Work task ▸
All lines of the listing that contain "adder" should be shown in full.

(Recorded information)

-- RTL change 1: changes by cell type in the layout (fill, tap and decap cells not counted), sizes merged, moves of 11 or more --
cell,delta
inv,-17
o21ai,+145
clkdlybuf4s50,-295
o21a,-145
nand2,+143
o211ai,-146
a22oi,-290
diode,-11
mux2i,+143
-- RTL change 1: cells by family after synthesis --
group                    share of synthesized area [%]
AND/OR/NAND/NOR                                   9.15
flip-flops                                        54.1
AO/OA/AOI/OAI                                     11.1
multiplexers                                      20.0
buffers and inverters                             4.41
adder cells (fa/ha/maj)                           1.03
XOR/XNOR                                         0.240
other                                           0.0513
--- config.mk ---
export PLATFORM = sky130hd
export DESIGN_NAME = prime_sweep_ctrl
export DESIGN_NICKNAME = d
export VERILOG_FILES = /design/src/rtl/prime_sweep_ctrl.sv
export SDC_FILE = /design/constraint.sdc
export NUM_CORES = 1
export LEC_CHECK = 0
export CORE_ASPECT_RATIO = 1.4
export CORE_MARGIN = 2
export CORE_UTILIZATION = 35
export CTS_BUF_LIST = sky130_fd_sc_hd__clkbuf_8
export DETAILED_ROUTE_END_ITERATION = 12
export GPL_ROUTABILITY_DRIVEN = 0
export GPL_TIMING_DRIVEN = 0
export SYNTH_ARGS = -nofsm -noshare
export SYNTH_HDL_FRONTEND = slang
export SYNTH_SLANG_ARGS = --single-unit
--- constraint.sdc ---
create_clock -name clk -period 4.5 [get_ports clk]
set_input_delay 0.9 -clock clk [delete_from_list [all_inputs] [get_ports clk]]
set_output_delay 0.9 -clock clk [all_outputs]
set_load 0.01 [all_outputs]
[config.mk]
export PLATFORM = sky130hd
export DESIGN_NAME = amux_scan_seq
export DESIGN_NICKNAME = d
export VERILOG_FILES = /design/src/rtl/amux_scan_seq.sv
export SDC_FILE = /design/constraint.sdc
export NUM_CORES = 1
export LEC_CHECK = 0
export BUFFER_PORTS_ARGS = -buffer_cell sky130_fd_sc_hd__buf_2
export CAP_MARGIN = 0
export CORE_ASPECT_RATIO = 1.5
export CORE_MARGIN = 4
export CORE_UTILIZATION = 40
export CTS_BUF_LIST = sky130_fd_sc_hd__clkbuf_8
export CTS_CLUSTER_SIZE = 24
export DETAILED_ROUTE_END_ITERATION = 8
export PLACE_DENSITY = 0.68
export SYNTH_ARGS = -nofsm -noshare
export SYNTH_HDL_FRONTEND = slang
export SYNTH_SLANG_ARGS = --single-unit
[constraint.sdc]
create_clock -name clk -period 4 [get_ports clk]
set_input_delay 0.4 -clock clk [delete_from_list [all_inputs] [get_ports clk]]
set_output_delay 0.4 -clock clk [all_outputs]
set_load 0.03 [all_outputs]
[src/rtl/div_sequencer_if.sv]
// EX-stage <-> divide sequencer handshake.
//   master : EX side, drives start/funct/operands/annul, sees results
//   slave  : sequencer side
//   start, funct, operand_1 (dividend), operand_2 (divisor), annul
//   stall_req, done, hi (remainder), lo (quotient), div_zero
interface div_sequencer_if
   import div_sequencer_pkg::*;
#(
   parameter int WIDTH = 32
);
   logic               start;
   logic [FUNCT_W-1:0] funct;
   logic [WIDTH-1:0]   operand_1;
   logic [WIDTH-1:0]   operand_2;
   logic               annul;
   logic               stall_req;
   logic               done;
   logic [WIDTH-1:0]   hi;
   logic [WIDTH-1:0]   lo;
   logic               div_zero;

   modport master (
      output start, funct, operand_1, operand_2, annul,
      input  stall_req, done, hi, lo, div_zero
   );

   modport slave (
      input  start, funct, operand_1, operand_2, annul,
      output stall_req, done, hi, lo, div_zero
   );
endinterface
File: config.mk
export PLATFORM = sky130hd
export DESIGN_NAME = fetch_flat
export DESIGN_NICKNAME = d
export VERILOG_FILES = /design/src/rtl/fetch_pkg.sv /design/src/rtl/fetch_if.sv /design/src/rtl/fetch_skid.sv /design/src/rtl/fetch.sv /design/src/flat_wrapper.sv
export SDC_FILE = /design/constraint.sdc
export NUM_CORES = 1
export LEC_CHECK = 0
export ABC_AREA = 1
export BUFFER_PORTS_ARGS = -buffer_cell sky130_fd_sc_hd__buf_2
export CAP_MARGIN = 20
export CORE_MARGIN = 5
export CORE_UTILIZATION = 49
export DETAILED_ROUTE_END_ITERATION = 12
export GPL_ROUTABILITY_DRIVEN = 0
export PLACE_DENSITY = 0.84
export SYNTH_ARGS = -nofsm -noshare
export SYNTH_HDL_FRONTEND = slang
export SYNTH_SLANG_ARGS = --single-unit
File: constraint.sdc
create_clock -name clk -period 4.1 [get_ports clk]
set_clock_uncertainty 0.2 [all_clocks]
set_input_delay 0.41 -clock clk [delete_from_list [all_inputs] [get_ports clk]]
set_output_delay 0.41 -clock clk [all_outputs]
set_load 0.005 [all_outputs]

(End Recorded information)
(Recorded information)

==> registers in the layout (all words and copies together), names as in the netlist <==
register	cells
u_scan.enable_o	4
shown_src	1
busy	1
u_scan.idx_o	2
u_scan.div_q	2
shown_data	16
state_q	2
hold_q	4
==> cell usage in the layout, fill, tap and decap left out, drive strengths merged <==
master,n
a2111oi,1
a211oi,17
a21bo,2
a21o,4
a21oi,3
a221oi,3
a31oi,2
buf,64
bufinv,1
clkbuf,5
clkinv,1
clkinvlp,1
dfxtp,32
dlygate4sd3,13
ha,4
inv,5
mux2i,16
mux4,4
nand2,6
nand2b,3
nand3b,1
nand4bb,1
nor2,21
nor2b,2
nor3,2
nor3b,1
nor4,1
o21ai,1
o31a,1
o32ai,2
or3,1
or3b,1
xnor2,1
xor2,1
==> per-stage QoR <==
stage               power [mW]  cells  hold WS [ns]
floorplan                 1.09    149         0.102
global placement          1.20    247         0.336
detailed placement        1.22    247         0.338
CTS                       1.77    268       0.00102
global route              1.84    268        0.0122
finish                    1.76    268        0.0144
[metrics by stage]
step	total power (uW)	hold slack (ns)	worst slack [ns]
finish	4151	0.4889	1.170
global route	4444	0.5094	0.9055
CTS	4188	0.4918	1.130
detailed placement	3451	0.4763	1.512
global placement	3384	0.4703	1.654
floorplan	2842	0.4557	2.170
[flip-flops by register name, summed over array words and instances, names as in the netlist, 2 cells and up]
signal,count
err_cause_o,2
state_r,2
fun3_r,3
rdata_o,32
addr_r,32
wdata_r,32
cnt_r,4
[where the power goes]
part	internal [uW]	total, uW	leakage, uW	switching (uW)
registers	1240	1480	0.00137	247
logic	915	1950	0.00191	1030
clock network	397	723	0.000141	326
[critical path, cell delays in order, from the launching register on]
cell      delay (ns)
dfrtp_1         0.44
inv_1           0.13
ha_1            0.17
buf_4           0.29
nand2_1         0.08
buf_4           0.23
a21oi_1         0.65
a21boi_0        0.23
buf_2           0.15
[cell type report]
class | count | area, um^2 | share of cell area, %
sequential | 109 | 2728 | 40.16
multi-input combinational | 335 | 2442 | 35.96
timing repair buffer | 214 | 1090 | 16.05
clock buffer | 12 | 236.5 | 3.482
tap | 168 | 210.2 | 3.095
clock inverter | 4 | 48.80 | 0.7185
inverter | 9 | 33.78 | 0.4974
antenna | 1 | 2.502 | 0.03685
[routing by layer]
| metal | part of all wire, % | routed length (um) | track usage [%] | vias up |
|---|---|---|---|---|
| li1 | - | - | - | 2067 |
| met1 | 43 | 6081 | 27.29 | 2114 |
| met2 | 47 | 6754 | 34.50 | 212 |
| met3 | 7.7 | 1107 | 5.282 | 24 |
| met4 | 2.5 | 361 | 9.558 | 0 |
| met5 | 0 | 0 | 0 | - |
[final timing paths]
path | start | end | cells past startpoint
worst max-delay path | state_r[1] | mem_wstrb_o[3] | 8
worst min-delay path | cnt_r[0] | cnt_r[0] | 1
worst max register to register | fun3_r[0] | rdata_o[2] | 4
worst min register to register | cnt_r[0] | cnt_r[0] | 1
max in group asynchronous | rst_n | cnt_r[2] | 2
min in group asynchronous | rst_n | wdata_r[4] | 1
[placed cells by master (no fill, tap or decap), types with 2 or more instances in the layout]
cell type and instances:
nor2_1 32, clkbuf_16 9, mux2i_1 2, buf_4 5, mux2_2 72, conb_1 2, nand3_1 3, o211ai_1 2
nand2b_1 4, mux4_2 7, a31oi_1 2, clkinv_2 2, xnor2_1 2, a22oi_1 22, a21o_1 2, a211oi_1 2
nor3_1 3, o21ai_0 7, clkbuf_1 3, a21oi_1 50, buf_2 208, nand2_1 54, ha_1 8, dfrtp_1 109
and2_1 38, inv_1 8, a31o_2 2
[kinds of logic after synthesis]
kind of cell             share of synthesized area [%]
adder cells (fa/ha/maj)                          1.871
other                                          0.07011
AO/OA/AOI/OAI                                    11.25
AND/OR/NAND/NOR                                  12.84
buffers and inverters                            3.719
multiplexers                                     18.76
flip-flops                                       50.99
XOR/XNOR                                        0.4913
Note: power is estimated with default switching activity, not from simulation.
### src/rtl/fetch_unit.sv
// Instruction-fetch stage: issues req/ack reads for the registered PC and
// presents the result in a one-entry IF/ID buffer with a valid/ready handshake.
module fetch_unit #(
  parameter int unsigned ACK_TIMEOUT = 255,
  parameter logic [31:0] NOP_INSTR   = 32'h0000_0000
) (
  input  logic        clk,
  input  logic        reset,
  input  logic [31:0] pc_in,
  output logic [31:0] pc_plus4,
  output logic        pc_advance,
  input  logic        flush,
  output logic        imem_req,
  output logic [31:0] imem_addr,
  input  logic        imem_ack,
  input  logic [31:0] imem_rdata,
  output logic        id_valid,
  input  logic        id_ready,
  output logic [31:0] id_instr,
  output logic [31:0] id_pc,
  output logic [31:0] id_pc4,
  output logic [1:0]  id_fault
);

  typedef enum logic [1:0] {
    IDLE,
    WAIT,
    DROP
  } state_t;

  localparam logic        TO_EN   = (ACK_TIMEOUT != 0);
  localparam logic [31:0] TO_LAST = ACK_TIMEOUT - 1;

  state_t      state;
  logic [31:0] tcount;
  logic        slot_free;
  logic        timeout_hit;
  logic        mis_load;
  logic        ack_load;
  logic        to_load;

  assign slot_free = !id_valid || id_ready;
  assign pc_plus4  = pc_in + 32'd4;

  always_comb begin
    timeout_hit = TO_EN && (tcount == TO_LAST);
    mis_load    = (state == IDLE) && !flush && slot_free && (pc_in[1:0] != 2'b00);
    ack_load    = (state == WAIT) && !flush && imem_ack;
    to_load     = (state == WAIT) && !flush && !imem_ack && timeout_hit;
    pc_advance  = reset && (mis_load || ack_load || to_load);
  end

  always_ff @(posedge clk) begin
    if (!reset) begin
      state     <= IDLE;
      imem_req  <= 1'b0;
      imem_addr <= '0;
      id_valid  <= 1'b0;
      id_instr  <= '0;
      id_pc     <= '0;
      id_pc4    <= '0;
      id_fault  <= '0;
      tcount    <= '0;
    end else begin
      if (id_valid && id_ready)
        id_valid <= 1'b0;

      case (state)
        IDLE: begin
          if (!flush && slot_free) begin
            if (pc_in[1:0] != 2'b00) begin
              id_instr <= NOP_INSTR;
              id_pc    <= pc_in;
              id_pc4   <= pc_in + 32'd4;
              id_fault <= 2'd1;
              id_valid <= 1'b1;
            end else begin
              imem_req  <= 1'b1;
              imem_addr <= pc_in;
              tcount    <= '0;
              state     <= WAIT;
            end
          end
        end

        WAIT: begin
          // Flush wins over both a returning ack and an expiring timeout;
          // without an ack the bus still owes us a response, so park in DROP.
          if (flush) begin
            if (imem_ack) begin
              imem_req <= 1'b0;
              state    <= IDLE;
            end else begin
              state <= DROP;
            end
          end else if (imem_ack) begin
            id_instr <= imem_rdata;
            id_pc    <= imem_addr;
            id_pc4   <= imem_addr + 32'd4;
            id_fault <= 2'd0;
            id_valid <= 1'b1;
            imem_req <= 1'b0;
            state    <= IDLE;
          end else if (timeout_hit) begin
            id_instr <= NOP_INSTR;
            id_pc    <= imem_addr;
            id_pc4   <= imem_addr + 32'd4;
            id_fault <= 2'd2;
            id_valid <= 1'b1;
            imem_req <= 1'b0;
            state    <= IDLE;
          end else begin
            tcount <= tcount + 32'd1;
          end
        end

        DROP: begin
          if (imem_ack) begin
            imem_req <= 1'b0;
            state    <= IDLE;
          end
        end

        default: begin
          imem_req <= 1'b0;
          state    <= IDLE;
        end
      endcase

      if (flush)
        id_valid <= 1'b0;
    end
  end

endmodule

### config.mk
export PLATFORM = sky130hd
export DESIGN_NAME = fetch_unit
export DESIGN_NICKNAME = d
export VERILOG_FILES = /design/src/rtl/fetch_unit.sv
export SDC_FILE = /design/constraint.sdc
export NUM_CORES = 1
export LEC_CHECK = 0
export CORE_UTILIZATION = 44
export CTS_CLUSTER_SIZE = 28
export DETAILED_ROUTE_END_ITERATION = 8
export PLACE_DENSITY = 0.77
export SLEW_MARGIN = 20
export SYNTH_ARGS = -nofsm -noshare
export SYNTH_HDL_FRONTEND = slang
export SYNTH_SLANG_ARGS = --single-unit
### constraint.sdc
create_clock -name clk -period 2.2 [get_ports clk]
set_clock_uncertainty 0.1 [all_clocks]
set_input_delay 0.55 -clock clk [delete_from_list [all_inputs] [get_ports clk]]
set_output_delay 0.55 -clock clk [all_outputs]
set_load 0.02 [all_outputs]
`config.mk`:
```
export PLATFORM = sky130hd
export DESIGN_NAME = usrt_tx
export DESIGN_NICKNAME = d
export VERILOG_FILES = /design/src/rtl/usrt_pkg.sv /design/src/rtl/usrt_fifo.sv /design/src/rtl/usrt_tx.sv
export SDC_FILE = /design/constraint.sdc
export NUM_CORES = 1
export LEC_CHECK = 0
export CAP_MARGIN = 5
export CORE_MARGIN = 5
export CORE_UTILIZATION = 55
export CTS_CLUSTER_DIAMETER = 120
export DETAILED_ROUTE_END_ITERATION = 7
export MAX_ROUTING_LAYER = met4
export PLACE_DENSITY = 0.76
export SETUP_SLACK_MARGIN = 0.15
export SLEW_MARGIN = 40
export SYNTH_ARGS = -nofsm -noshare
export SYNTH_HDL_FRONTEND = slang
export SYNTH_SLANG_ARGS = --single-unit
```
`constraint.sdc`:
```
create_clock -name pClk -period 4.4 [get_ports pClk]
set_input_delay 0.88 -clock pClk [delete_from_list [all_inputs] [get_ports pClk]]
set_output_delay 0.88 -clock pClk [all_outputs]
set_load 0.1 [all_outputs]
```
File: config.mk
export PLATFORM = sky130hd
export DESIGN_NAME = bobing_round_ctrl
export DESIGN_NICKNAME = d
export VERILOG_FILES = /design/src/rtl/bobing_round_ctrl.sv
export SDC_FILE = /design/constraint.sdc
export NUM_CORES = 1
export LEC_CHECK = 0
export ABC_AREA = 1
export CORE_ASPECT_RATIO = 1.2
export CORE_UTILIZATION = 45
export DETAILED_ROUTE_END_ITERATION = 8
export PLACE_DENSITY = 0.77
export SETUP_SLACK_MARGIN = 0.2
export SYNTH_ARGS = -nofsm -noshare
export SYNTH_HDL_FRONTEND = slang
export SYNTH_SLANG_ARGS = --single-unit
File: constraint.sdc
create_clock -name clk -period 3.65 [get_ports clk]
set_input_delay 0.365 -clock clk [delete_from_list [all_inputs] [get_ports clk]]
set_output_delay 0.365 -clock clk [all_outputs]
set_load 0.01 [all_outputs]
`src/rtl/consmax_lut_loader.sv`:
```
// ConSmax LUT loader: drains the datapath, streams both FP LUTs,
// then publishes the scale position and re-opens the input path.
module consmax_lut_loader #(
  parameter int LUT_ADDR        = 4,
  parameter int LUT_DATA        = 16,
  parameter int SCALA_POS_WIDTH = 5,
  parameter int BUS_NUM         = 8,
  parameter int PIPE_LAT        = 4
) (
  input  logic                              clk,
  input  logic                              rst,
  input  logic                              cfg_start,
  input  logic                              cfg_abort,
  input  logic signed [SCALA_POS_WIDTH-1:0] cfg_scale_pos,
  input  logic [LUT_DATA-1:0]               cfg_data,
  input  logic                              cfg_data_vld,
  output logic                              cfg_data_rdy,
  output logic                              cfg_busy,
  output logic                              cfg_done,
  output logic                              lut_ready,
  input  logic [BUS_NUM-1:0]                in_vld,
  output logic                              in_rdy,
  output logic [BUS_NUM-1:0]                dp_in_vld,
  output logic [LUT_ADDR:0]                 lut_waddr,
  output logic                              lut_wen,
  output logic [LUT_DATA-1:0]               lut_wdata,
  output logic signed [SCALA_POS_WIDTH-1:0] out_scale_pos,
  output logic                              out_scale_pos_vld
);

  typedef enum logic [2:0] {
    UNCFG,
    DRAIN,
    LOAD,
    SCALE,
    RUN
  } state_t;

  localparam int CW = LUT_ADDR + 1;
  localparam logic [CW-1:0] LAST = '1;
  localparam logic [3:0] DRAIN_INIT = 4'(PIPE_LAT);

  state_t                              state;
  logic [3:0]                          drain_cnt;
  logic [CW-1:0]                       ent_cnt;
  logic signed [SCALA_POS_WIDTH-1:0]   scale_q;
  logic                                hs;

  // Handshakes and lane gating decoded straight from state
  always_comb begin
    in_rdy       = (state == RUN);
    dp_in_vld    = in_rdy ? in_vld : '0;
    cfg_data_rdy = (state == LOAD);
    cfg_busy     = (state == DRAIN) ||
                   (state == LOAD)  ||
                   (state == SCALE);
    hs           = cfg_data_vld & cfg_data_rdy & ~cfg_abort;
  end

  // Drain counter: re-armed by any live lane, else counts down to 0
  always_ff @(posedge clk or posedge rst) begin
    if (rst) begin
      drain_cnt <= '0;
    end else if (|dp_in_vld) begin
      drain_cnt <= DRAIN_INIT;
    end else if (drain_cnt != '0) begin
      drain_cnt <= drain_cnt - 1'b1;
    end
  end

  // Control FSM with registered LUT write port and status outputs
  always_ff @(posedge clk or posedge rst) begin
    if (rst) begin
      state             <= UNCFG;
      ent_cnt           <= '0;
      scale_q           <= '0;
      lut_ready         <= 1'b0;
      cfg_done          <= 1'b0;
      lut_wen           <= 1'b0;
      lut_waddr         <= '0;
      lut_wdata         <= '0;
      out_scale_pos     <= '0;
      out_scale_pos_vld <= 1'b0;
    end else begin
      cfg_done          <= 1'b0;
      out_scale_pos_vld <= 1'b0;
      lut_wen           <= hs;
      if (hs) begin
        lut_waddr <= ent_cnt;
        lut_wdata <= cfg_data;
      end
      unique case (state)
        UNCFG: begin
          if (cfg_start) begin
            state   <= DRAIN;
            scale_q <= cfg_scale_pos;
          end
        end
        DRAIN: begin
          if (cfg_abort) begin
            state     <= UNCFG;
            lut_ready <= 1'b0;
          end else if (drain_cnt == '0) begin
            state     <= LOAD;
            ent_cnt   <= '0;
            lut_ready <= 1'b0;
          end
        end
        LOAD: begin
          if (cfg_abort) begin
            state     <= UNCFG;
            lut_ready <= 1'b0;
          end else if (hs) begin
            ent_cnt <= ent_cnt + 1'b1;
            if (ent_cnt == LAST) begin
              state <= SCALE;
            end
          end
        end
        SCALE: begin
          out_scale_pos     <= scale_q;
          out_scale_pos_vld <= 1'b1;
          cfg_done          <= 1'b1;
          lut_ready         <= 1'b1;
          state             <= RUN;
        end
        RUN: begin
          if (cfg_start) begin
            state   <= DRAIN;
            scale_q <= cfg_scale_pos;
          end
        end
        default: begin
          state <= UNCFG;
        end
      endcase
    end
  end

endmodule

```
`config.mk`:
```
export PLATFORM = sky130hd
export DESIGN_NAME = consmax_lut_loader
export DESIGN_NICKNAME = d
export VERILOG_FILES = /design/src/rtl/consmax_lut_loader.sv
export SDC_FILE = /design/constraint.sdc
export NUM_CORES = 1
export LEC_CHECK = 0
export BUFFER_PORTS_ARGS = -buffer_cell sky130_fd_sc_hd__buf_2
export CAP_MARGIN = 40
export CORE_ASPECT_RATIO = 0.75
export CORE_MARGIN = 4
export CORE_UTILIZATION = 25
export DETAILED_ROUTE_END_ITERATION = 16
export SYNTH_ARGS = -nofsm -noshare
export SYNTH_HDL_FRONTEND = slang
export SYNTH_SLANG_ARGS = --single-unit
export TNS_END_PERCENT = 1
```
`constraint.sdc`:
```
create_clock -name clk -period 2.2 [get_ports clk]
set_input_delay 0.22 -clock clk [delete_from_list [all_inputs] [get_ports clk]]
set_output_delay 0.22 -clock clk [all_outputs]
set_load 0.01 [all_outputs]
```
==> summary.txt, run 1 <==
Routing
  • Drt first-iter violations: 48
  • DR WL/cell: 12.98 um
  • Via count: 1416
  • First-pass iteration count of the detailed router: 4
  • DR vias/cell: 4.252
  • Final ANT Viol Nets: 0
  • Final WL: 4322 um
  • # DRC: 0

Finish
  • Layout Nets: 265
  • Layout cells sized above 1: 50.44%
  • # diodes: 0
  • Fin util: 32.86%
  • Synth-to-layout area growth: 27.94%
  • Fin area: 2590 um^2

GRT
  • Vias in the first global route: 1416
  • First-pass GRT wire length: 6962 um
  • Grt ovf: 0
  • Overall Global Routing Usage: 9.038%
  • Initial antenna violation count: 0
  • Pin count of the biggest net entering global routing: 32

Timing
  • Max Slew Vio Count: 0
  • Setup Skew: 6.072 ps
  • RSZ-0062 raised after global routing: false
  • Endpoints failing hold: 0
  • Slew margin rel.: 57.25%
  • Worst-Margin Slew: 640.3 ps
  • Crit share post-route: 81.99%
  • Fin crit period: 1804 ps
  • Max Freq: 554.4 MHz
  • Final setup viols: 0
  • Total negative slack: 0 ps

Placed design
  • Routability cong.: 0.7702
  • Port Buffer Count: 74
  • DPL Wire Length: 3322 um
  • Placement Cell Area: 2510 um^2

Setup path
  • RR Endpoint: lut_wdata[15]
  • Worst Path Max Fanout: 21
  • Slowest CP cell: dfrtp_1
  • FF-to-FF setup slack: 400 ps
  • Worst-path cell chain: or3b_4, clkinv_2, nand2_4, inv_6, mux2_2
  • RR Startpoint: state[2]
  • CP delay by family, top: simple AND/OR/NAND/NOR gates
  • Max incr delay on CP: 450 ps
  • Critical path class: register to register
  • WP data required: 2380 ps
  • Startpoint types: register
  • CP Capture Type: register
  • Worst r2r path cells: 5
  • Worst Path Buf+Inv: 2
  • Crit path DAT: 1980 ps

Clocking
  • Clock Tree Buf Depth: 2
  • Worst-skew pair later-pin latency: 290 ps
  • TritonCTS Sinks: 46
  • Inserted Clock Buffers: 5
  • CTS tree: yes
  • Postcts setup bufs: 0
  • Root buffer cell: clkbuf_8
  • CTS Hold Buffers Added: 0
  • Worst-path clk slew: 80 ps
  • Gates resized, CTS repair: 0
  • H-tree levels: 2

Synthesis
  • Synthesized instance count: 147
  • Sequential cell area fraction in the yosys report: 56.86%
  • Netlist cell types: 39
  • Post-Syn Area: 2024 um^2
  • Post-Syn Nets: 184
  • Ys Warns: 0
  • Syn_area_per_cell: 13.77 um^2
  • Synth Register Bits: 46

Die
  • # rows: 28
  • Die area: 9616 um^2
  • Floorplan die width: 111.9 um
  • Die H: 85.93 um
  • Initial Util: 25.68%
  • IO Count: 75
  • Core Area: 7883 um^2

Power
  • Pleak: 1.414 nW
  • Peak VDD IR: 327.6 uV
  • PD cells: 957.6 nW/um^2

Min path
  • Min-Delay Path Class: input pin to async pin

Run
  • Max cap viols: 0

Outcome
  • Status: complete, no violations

(End Recorded information)

Response ▸
adder cells (fa/ha/maj)                           1.03
adder cells (fa/ha/maj)                          1.871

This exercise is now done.